● What to work on
The answer should be a single number, the count of lines in this material that contain "netlist".

###

File: src/rr_params.svh
`ifndef RR_PARAMS_SVH
`define RR_PARAMS_SVH

// architectural register count, r0 included
`define RR_NREGS 32

// data path and pc width
`define RR_XLEN 32

// register address width, log2 of RR_NREGS
`define RR_AW 5

// decoded micro-op width
`define RR_UOP_W 8

`endif

File: src/rr_wb_pkg.sv
`default_nettype none

`include "rr_params.svh"

package rr_wb_pkg;

    // one write-back port from a later stage
    typedef struct packed {
        logic                we;
        logic [`RR_AW-1:0]   addr;
        logic [`RR_XLEN-1:0] data;
    } rr_wb_t;

    // source operand values for one slot
    typedef struct packed {
        logic [`RR_XLEN-1:0] rj_data;
        logic [`RR_XLEN-1:0] rk_data;
    } rr_opnd_t;

endpackage

`default_nettype wire

File: src/rr_pkt_pkg.sv
`default_nettype none

`include "rr_params.svh"

package rr_pkt_pkg;

    import rr_wb_pkg::*;

    // one decoded instruction slot
    typedef struct packed {
        logic                  valid;
        logic [`RR_XLEN-1:0]   pc;
        logic [`RR_UOP_W-1:0]  uop;
        // only meaningful in slot0
        logic                  is_load;
        logic [`RR_AW-1:0]     rj;
        logic [`RR_AW-1:0]     rk;
        logic [`RR_AW-1:0]     rd;
        logic [`RR_XLEN-1:0]   imm;
    } rr_slot_t;

    // dual-issue packet from decode
    typedef struct packed {
        rr_slot_t slot0;
        rr_slot_t slot1;
    } rr_issue_t;

    // packet toward execute, slots plus their operands
    typedef struct packed {
        rr_slot_t slot0;
        rr_slot_t slot1;
        rr_opnd_t opnd0;
        rr_opnd_t opnd1;
    } rr_ex_t;

endpackage

`default_nettype wire

File: src/rr_hazard.sv
`default_nettype none

`include "rr_params.svh"

module rr_hazard
    import rr_pkt_pkg::*;
(
    input  wire logic      clk,
    input  wire logic      aresetn,
    input  wire logic      flush,
    input  wire rr_issue_t src_pkt,
    input  wire rr_slot_t  ex_slot0,
    input  wire logic      ex_valid,
    input  wire logic      ex_fire,
    output logic           load_use_stall
);

    logic [`RR_AW-1:0] ex_load_rd;
    logic [`RR_AW-1:0] past_load_rd;
    logic [`RR_AW-1:0] srcs [4];
    logic [3:0]        src_hit;

    // load destination currently sitting in execute, zero if none
    assign ex_load_rd = (ex_valid && ex_slot0.is_load) ? ex_slot0.rd : '0;

    // the load one stage beyond execute, its data is still not back
    always_ff @(posedge clk or negedge aresetn) begin
        if (!aresetn) begin
            past_load_rd <= '0;
        end else if (flush) begin
            past_load_rd <= '0;
        end else if (ex_fire) begin
            past_load_rd <= ex_load_rd;
        end
    end

    assign srcs[0] = src_pkt.slot0.rj;
    assign srcs[1] = src_pkt.slot0.rk;
    assign srcs[2] = src_pkt.slot1.rj;
    assign srcs[3] = src_pkt.slot1.rk;

    // r0 never waits on a load
    always_comb begin
        for (int i = 0; i < 4; i++) begin
            src_hit[i] = (srcs[i] != '0)
                       && (srcs[i] == ex_load_rd || srcs[i] == past_load_rd);
        end
    end

    assign load_use_stall = |src_hit;

endmodule

`default_nettype wire

File: config.mk
export PLATFORM = sky130hd
export DESIGN_NAME = rr_hazard
export DESIGN_NICKNAME = d
export VERILOG_FILES = /design/src/rr_wb_pkg.sv /design/src/rr_pkt_pkg.sv /design/src/rr_hazard.sv
export VERILOG_INCLUDE_DIRS = /design/src
export SDC_FILE = /design/constraint.sdc
export NUM_CORES = 1
export LEC_CHECK = 0
export CAP_MARGIN = 20
export CORE_AREA = 10 10 98 100
export CTS_CLUSTER_DIAMETER = 80
export DETAILED_ROUTE_END_ITERATION = 16
export DIE_AREA = 0 0 108 110
export DONT_BUFFER_PORTS = 1
export HOLD_SLACK_MARGIN = 0.05
export PLACE_DENSITY = 0.3
export SETUP_SLACK_MARGIN = 0.4
export SLEW_MARGIN = 20
export SYNTH_ARGS = -nofsm -noshare
export SYNTH_HDL_FRONTEND = slang
export SYNTH_SLANG_ARGS = --single-unit
export TNS_END_PERCENT = 50
File: constraint.sdc
create_clock -name clk -period 1.74 [get_ports clk]
set_clock_uncertainty 0.15 [all_clocks]
set_input_delay 0.087 -clock clk [delete_from_list [all_inputs] [get_ports clk]]
set_output_delay 0.087 -clock clk [all_outputs]
set_load 0.01 [all_outputs]
==> impl_results.rst, run 1 <==
.. list-table::
   :header-rows: 1

   * - Metric
     - Value
   * - Number of antenna cells inserted
     - 0
   * - Most area-consuming cells after synthesis
     - sky130_fd_sc_hd__xnor2_1 (17%), sky130_fd_sc_hd__dfrtp_1 (13%), sky130_fd_sc_hd__xor2_1 (13%)
   * - Violated checks
     - negative setup slack
   * - Pin count of the biggest net entering global routing
     - 12
   * - Cell area after layout
     - 0.00120 mm2
   * - Detail-routed net length per standard cell
     - between 15 and 20 um
   * - F_max
     - roughly 0.57 GHz
   * - Max_cap viols
     - 0
   * - RD Place Congestion
     - 0.698
   * - Cell with the most instances after synthesis
     - sky130_fd_sc_hd__xnor2_1
   * - Source-to-sink clock delay at the later pin of the worst-skew pair
     - 0.21 ns
   * - Total area of sequential cells
     - 131 um2
   * - Synthesis Warnings
     - 0
   * - Largest register FFs
     - 5
   * - Wire length of the first global-routing pass
     - 5840 um
   * - Placed Area
     - 0.00105 mm2
   * - Number of global-route vias before repair
     - 978
   * - Overall via count from detail_route
     - between 900 and 1000
   * - Root buffer cell
     - sky130_fd_sc_hd__clkbuf_8
   * - Class of the most critical setup path
     - flip-flop to output port
   * - Total area of multi-input combinational cells
     - 795 um2
   * - Final period util
     - 1.00
   * - Count of cell types in the netlist
     - 32
   * - Fraction of layout instances using a drive strength above 1
     - 0.109
   * - Area grow syn2layout
     - 26.6%
   * - I/O Buffers
     - 0
   * - Minimum clock period
     - 1.75 ns
   * - Result of the run
     - complete, but fails checks
   * - FILL cells
     - 854
   * - #FFs+latches synth
     - 5
   * - Lkg Pwr
     - ~0.37 nW
   * - Share of power burned in the clock network
     - 0.419
   * - Actual slew at the worst max-slew pin
     - 0.304 ns
   * - Number of flops mapped to enable cells by yosys
     - 0
   * - DRT antenna net count
     - 0
   * - CP required
     - 1.50 ns
   * - Num Clock Sinks
     - 5
   * - GRT Resource Usage Total
     - 0.0644
   * - Clock-pin slew of the registers on the worst-case setup and hold paths
     - 0.03 ns
   * - Dominant synthesized flop cell
     - sky130_fd_sc_hd__dfrtp_1
   * - Number of standard cells in the layout, taps in and fillers out
     - 230
   * - Cell accounting for the most synthesized area
     - sky130_fd_sc_hd__xnor2_1
   * - Core box area
     - between 0.007 and 0.008 mm2
   * - Average size of a mapped cell
     - 7.67 um2
   * - Number of setup violations in the final report
     - 1
   * - Remaining global-route overflow
     - 0
   * - Cell internal pwr
     - 0.370 mW
   * - First-iteration detailed-routing DRC count
     - 76
   * - CTS tree
     - built
   * - Top cell types by occurrence after synthesis
     - sky130_fd_sc_hd__xnor2_1 (18), sky130_fd_sc_hd__xor2_1 (14), sky130_fd_sc_hd__nor2_1 (9), sky130_fd_sc_hd__clkbuf_1 (8), sky130_fd_sc_hd__nand3_1 (8)
   * - Initial Util
     - 0.124
   * - Net Switching
     - 0.123 mW
   * - Share of the synthesized area in the top cell type
     - 0.166
   * - Antenna violations before repair
     - 0
   * - Die height
     - 110 um
   * - Part of the total power dissipated in combinational logic
     - 0.323
   * - Most flops, register
     - past_load_rd
   * - Worst min path class
     - input port to flip-flop
   * - Cell count after placement
     - 217
   * - Worst Path Arrival
     - 1.51 ns
   * - Top-level port count
     - 273
   * - Portion of the post-synthesis area used by sequential elements
     - 0.132
   * - Number of core rows
     - 32
   * - Critical path peak fanout
     - 5
   * - Largest registers
     - past_load_rd: 5 flops
   * - Sum of negative setup slack
     - -0.00778 ns
   * - Pins Over Slew Limit
     - 0
   * - Post-route total power
     - between 0.4 and 0.5 mW
   * - Count of endpoints failing hold in the final timing report
     - 0
   * - Maximum VDD drop
     - 0.357 mV
   * - WL final
     - ~3800 um
   * - Worst slew margin relative to its limit
     - 0.795
   * - Length of the first detailed-routing pass in iterations
     - 4
   * - Worst Setup Slack post-DPL
     - 0.0952 ns
   * - Synthesized instance count
     - 124
   * - Final layout net count
     - 401
   * - Sequential share of power
     - 0.257
   * - Min setup slack post-route
     - -0.00778 ns
   * - Pwr per Cell Area
     - between 400 and 500 mW/mm2
   * - Type of element capturing the critical path
     - output port
   * - DP HPWL
     - about 3100 um
   * - Setup repair after global routing missed its margin
     - true
   * - Critical path launch point type
     - flip-flop
   * - Count of H-tree levels built during CTS
     - 1
   * - Sw frac
     - 0.249
   * - Die Outline Area
     - roughly 0.012 mm2
   * - Nets in the synthesized netlist
     - 396
   * - Overall die width
     - around 110 um
   * - Vias per std cell
     - 4.04
   * - Remaining design rule violation count
     - 0
   * - Share of flip-flops with an asynchronous set or reset after synthesis
     - 1.00
   * - Summed instance area of the synthesized netlist
     - 951 um2
   * - Cts bufs inserted
     - 3
   * - CTS Buffer Depth
     - 2
==> critical path: stages (launching register included) <==
cell	delay, ns
sky130_fd_sc_hd__dfrtp_2	0.45
sky130_fd_sc_hd__xor2_1	0.18
sky130_fd_sc_hd__a211o_1	0.13
sky130_fd_sc_hd__o22ai_2	0.07
sky130_fd_sc_hd__a311oi_2	0.24
sky130_fd_sc_hd__nand4_1	0.22
==> worst paths after layout <==
path,from,endpoint,slack [ns],depth (start not counted)
min reg2reg,past_load_rd[2],past_load_rd[2],0.49,2
min,ex_slot0[47],past_load_rd[1],0.23,4
min in group asynchronous,aresetn,past_load_rd[4],0.55,2
max,past_load_rd[2],load_use_stall,-0.008,5
max in group asynchronous,aresetn,past_load_rd[3],0.68,2
max reg2reg,past_load_rd[3],past_load_rd[3],0.85,2
==> cell type report <==
| cell class | count | share of cell area |
|---|---|---|
| timing repair buffer | 11 | 0.0873 |
| multi-input combinational | 108 | 0.660 |
| tap | 102 | 0.106 |
| clock buffer | 4 | 0.0374 |
| sequential | 5 | 0.109 |
==> stage by stage <==
stage / util / hold WS (ns)
floorplan: - / -0.359
global placement: 0.137 / -0.358
detailed placement: 0.137 / -0.358
CTS: 0.156 / 0.245
global route: 0.157 / 0.270
finish: 0.157 / 0.233
==> power groups by stage <==
stage / Sequential, mW / Clock, mW / Combinational [mW]
floorplan: 0.121 / 0 / 0.131
global placement: 0.128 / 0 / 0.135
detailed placement: 0.128 / 0 / 0.134
CTS: 0.127 / 0.213 / 0.160
global route: 0.128 / 0.224 / 0.179
finish: 0.127 / 0.207 / 0.159
==> kinds of logic (layout without fill, tap and decap cells) <==
logic type             count (synthesis)  after routing  synth area share
AND/OR/NAND/NOR                       44             44             0.279
flip-flops                             5              5             0.132
buffers and inverters                 11             15            0.0460
AO/OA/AOI/OAI                         32             32             0.249
XOR/XNOR                              32             32             0.295
==> per-layer routing <==
layer	wire length [um]	up-vias	track usage	share of wire
met2	1700	25	0.0970	0.44
met3	548	2	0.0412	0.14
li1	-	476	-	-
met5	0	-	0	0
met4	3	0	0.0115	0.00079
met1	1570	426	0.0764	0.41
==> placed cells by master, fill, tap and decap left out, drive strengths merged <==
cell type	n
a211o	1
a21oi	6
a311oi	1
a31oi	7
a32oi	1
and2	1
buf	2
clkbuf	4
dfrtp	5
dlygate4sd3	9
nand2	3
nand2b	6
nand3	8
nand4	2
nand4b	1
nor2	9
nor3	4
nor4	1
nor4bb	7
o2111ai	2
o211a	2
o211ai	2
o21ai	1
o22ai	2
o2bb2ai	3
o32ai	4
or4	2
xnor2	18
xor2	14
==> what timing repair did <==
| action | in CTS | in global routing |
|---|---|---|
| buffers inserted | 0 | 0 |
| endpoints found under the hold margin | 10 | 0 |
| gates resized for setup | 5 | 2 |
| cloned | 0 | 0 |
| hold buffers | 9 | 0 |
| setup endpoints to repair | 1 | 1 |
| pin swaps | 5 | 4 |
Note: power is estimated with default switching activity, not from simulation.
==> run 2: changes to the inputs <==
--- a/config.mk
+++ b/config.mk
@@ -7,10 +7,10 @@
 export NUM_CORES = 1
 export LEC_CHECK = 0
 export CAP_MARGIN = 20
-export CORE_AREA = 10 10 98 100
+export CORE_AREA = 10 10 97 99
 export CTS_CLUSTER_DIAMETER = 80
 export DETAILED_ROUTE_END_ITERATION = 16
-export DIE_AREA = 0 0 108 110
+export DIE_AREA = 0 0 107 109
 export DONT_BUFFER_PORTS = 1
 export HOLD_SLACK_MARGIN = 0.05
 export PLACE_DENSITY = 0.3
==> constraint.sdc (replaced) <==
create_clock -name clk -period 1.74 [get_ports clk]
set_clock_uncertainty 0.15 [all_clocks]
set_input_delay 0.261 -clock clk [delete_from_list [all_inputs] [get_ports clk]]
set_output_delay 0.261 -clock clk [all_outputs]
set_load 0.01 [all_outputs]
==> impl_results.rst, run 2 (synthesized netlist as in run 1, its figures left out) <==
.. list-table::
   :header-rows: 1

   * - Metric
     - Value
   * - F_max
     - 0.515 GHz
   * - Wire length of the first global-routing pass
     - around 6200 um
   * - Violated checks
     - negative setup slack
   * - Minimum clock period
     - 1.94 ns
   * - Biggest cell delay along the critical path
     - 0.52 ns
   * - Largest register FFs
     - 5
   * - Net Switching
     - 0.126 mW
   * - Final layout net count
     - 402
   * - CTS Buffer Depth
     - 2
   * - Pin count of the biggest net entering global routing
     - 12
   * - Number of core rows
     - 32
   * - Core box area
     - 0.00753 mm2
   * - Buffers and inverters on the worst path
     - 0
   * - Family with the most delay on the worst path
     - simple AND/OR/NAND/NOR gates
   * - Sequential share of power
     - 0.256
   * - RD Place Congestion
     - around 0.74
   * - Die Outline Area
     - 0.0117 mm2
   * - Number of antenna cells inserted
     - 0
   * - Worst min path class
     - input port to flip-flop
   * - Cts bufs inserted
     - 3
   * - Most common library cell in the layout ignoring fill and taps
     - sky130_fd_sc_hd__xnor2_1
   * - Metal1 wirelength
     - about 1700 um
   * - Slowest stage cell, crit path
     - sky130_fd_sc_hd__or4_4
   * - CP required
     - between 1 and 1.5 ns
   * - Source-to-sink clock delay at the later pin of the worst-skew pair
     - ~0.22 ns
   * - Antenna violations before repair
     - 0
   * - Sum of met2 wire segment lengths after detailed routing
     - 1630 um
   * - Pins Over Slew Limit
     - 0
   * - Actual slew at the worst max-slew pin
     - 0.343 ns
   * - CTS tree
     - built
   * - Remaining global-route overflow
     - 0
   * - Commonest cells after routing, fill and taps aside
     - sky130_fd_sc_hd__xnor2_1 (18), sky130_fd_sc_hd__xor2_1 (14), sky130_fd_sc_hd__nor2_1 (9), sky130_fd_sc_hd__nand3_1 (8)
   * - Part of the total power dissipated in combinational logic
     - 0.311
   * - Length of the first detailed-routing pass in iterations
     - 4
   * - Worst slew margin relative to its limit
     - 0.771
   * - Most flops, register
     - past_load_rd
   * - Remaining design rule violation count
     - 0
   * - Critical path peak fanout
     - 5
   * - Class of the most critical setup path
     - input port to output port
   * - Total area of multi-input combinational cells
     - 786 um2
   * - Die height
     - approximately 110 um
   * - Result of the run
     - complete, but fails checks
   * - Fraction of layout instances using a drive strength above 1
     - 0.132
   * - CP cell instances
     - or4_4 > o211ai_1 > nor4_1 > a311oi_1 > nand4_1
   * - Cell area after layout
     - 0.00119 mm2
   * - Sw frac
     - 0.255
   * - Max_cap viols
     - 0
   * - Area grow syn2layout
     - 25.7%
   * - Largest registers
     - past_load_rd: 5 flops
   * - First-iteration detailed-routing DRC count
     - 72
   * - Setup repair after global routing missed its margin
     - true
   * - Pwr per Cell Area
     - 413 mW/mm2
   * - Num Clock Sinks
     - 5
   * - Worst Path Arrival
     - 1.53 ns
   * - Highest layer used for signal routing
     - met4
   * - Number of global-route vias before repair
     - 1005
   * - Cell internal pwr
     - 0.368 mW
   * - Lkg Pwr
     - roughly 0.38 nW
   * - DRT antenna net count
     - 0
   * - Initial Util
     - 0.126
   * - GRT Resource Usage Total
     - 0.0698
   * - Met3 layer wire length in the routed design
     - around 560 um
   * - Number of setup violations in the final report
     - 1
   * - Overall die width
     - 107 um
   * - Min setup slack post-route
     - -0.202 ns
   * - Final period util
     - 1.12
   * - Vias per std cell
     - roughly 4.2
   * - Overall via count from detail_route
     - 960
   * - Root buffer cell
     - sky130_fd_sc_hd__clkbuf_8
   * - Post-route total power
     - between 0.4 and 0.5 mW
   * - Total area of sequential cells
     - 131 um2
   * - Maximum VDD drop
     - 0.219 mV
   * - Type of element capturing the critical path
     - output port
   * - Placed Area
     - 0.00108 mm2
   * - Count of H-tree levels built during CTS
     - 1
   * - Share of power burned in the clock network
     - 0.433
   * - Top-level port count
     - 273
   * - Count of endpoints failing hold in the final timing report
     - 0
   * - DP HPWL
     - around 3200 um
   * - Critical path launch point type
     - input port
   * - Sum of negative setup slack
     - -0.202 ns
   * - I/O Buffers
     - 0
   * - WL final
     - 3900 um
   * - Detail-routed net length per standard cell
     - ~17 um
   * - Clock-pin slew of the registers on the worst-case setup and hold paths
     - 0.04 ns
   * - FILL cells
     - 898
==> run 2: per-layer routing <==
| layer | vias to the layer above | GRT usage |
|---|---|---|
| met5 | - | 0 |
| met4 | 0 | 0.0116 |
| met3 | 2 | 0.0466 |
| met2 | 33 | 0.102 |
| met1 | 448 | 0.0844 |
| li1 | 477 | - |
==> run 2: worst register-to-register path, cell delays in order (launching register included) <==
cell	delay (ns)
sky130_fd_sc_hd__dfrtp_2	0.46
sky130_fd_sc_hd__buf_4	0.15
sky130_fd_sc_hd__nand2b_1	0.06
sky130_fd_sc_hd__a21oi_1	0.06
==> run 2: cell type report <==
cell class / instances / area share
tap: 102 / 0.107
sequential: 5 / 0.110
multi-input combinational: 108 / 0.658
timing repair buffer: 12 / 0.0880
clock buffer: 4 / 0.0377
==> run 2: through the flow <==
stage          setup slack (ns)  utilization  hold slack, ns  std cells
5_1_grt                  -0.356        0.159          0.0530        231
6_report                 -0.202        0.159          0.0496        231
4_1_cts                  -0.223        0.157          0.0506        230
3_3_place_gp             -0.215        0.143          -0.184        221
2_1_floorplan           -0.0675            -          -0.185        124
3_5_place_dp             -0.201        0.143          -0.184        221
==> run 2: path summary, 6_finish.rpt <==
kind	from	endpoint	slack [ns]	cells past startpoint
worst max-delay path	src_pkt[131]	load_use_stall	-0.20	5
max in group asynchronous	aresetn	past_load_rd[2]	0.99	1
min in group asynchronous	aresetn	past_load_rd[3]	0.21	1
worst max register to register	past_load_rd[3]	past_load_rd[3]	0.73	3
worst min-delay path	ex_fire	past_load_rd[3]	0.05	2
worst min register to register	past_load_rd[2]	past_load_rd[2]	0.49	2
==> run 2: repair_timing <==
| action | CTS | global route |
|---|---|---|
| endpoints found under the setup margin | 1 | 1 |
| endpoints found under the hold margin | 10 | 1 |
| hold buffers | 5 | 1 |
| pin swaps | 3 | 3 |
| resized for setup | 5 | 1 |
| buffers inserted | 0 | 0 |
==> run 2: power groups by stage <==
stage / sequential, mW / clock (mW) / combinational, mW
2_1_floorplan: 0.121 / 0 / 0.131
3_3_place_gp: 0.128 / 0 / 0.137
3_5_place_dp: 0.128 / 0 / 0.137
4_1_cts: 0.127 / 0.219 / 0.152
5_1_grt: 0.127 / 0.232 / 0.172
6_report: 0.127 / 0.214 / 0.153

###

● Reply to the exercise
4